=== Given entries ===
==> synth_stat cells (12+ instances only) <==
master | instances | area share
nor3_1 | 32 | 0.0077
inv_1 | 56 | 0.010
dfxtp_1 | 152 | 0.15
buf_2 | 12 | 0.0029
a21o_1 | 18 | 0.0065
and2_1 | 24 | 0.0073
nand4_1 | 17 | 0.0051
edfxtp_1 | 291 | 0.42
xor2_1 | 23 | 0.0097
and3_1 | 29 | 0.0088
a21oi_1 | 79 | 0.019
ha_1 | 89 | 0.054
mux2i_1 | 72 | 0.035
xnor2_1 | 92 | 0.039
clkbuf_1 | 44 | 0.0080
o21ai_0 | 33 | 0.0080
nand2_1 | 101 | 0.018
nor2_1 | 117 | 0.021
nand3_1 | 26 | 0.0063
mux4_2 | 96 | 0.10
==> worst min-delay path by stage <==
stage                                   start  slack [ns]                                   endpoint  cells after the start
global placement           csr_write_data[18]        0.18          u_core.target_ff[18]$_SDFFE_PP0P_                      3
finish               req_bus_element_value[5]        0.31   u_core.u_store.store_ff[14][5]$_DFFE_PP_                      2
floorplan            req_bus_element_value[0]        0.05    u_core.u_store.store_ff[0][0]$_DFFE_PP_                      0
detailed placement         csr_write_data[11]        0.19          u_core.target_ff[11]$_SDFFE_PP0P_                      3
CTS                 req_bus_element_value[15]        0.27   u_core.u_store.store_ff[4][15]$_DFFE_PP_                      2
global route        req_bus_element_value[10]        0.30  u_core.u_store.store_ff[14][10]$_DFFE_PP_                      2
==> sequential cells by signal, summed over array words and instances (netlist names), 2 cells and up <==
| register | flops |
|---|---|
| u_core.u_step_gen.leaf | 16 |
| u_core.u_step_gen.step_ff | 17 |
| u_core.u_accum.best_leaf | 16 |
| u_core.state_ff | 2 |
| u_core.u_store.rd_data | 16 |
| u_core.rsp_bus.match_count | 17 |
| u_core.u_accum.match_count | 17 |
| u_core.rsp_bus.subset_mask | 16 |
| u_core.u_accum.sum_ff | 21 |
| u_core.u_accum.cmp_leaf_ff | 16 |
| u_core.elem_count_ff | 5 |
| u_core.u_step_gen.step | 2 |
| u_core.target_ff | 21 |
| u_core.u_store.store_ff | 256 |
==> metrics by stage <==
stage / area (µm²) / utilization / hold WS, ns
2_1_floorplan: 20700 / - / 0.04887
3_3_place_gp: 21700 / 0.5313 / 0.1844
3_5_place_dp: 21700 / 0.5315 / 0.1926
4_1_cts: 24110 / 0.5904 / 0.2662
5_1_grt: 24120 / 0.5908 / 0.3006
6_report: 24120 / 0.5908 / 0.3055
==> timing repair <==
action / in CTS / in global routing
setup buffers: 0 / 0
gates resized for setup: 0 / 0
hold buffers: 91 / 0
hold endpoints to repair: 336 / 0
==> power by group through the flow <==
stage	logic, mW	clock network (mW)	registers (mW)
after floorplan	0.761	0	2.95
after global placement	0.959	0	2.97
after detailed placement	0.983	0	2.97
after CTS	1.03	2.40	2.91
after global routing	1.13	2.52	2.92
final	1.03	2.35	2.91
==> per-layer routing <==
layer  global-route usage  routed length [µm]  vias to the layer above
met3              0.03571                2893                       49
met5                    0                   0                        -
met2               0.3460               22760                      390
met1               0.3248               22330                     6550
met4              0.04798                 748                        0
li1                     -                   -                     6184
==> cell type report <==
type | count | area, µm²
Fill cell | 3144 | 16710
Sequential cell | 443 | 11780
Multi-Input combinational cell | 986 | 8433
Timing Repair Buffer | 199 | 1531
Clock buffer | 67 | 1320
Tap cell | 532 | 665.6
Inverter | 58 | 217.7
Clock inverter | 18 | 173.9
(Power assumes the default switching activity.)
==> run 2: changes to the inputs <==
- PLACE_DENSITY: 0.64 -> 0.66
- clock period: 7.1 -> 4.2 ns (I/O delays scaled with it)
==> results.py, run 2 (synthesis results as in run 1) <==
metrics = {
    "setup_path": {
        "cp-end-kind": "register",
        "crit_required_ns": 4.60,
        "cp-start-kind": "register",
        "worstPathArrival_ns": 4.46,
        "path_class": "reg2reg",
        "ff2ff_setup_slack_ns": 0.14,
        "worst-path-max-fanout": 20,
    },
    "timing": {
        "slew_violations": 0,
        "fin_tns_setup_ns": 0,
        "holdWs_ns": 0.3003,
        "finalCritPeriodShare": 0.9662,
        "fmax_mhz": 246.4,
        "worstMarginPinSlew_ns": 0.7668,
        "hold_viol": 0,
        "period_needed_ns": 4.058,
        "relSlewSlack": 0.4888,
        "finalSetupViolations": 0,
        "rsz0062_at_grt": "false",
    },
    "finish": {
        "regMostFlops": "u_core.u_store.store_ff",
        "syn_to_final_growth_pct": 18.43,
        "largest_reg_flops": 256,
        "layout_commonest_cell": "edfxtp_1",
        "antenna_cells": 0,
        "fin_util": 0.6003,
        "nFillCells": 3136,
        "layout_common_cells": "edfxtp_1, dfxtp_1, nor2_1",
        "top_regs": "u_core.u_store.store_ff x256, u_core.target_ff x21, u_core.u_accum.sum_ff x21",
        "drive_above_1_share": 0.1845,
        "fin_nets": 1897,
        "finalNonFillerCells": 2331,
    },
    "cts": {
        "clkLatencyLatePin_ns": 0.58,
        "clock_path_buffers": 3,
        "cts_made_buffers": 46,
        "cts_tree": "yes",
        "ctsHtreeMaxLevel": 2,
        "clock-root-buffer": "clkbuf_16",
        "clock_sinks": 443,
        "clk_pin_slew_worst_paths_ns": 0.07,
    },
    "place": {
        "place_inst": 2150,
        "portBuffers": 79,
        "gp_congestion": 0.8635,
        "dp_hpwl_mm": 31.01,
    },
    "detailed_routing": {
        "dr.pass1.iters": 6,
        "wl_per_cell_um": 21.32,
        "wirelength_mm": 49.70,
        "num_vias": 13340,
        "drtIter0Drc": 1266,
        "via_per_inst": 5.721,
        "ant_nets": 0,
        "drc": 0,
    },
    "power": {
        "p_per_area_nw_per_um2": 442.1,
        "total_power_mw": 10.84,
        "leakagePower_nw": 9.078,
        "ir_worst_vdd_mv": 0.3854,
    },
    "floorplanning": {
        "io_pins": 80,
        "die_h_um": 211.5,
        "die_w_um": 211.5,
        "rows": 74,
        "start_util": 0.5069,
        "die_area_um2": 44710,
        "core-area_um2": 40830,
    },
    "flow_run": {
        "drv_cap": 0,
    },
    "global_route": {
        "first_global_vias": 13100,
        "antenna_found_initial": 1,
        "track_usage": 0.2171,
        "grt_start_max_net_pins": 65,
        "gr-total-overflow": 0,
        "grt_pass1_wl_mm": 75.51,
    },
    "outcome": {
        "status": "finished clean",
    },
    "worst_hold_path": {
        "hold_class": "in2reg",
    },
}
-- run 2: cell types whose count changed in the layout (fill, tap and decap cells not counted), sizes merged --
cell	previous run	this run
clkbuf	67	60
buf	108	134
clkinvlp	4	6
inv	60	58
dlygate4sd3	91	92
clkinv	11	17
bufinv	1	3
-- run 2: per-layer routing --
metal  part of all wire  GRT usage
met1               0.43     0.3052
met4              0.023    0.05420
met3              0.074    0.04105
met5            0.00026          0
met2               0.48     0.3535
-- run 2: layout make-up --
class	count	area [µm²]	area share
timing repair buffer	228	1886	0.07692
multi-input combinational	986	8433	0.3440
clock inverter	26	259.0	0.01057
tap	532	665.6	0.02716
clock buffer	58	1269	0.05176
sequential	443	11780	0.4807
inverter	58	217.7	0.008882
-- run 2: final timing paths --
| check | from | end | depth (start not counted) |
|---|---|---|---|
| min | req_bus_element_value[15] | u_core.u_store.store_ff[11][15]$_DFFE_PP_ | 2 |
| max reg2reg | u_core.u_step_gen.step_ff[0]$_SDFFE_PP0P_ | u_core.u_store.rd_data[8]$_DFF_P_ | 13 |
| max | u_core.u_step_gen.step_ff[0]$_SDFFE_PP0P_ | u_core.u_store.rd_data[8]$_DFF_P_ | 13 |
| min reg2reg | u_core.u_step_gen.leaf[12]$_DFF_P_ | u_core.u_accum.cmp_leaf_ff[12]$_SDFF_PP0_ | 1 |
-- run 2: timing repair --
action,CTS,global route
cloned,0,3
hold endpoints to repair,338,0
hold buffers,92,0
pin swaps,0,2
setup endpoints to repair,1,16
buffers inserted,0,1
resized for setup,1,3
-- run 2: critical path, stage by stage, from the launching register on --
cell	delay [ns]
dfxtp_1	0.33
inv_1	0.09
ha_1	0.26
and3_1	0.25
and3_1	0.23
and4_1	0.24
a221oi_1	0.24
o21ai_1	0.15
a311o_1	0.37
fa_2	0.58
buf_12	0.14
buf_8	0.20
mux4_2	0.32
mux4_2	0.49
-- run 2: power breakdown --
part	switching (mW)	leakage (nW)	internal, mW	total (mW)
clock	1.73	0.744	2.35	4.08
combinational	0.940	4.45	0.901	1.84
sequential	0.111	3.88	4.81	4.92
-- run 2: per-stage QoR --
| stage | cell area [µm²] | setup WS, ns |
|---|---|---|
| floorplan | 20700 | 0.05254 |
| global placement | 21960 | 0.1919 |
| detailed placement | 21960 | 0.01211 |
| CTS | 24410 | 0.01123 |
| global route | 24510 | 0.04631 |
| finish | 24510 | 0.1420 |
===
Produce a verbatim copy of the lines from the one holding "buffers inserted,0,1" to the final line of the data, and nothing more.

Solution for this task
buffers inserted,0,1
resized for setup,1,3
-- run 2: critical path, stage by stage, from the launching register on --
cell	delay [ns]
dfxtp_1	0.33
inv_1	0.09
ha_1	0.26
and3_1	0.25
and3_1	0.23
and4_1	0.24
a221oi_1	0.24
o21ai_1	0.15
a311o_1	0.37
fa_2	0.58
buf_12	0.14
buf_8	0.20
mux4_2	0.32
mux4_2	0.49
-- run 2: power breakdown --
part	switching (mW)	leakage (nW)	internal, mW	total (mW)
clock	1.73	0.744	2.35	4.08
combinational	0.940	4.45	0.901	1.84
sequential	0.111	3.88	4.81	4.92
-- run 2: per-stage QoR --
| stage | cell area [µm²] | setup WS, ns |
|---|---|---|
| floorplan | 20700 | 0.05254 |
| global placement | 21960 | 0.1919 |
| detailed placement | 21960 | 0.01211 |
| CTS | 24410 | 0.01123 |
| global route | 24510 | 0.04631 |
| finish | 24510 | 0.1420 |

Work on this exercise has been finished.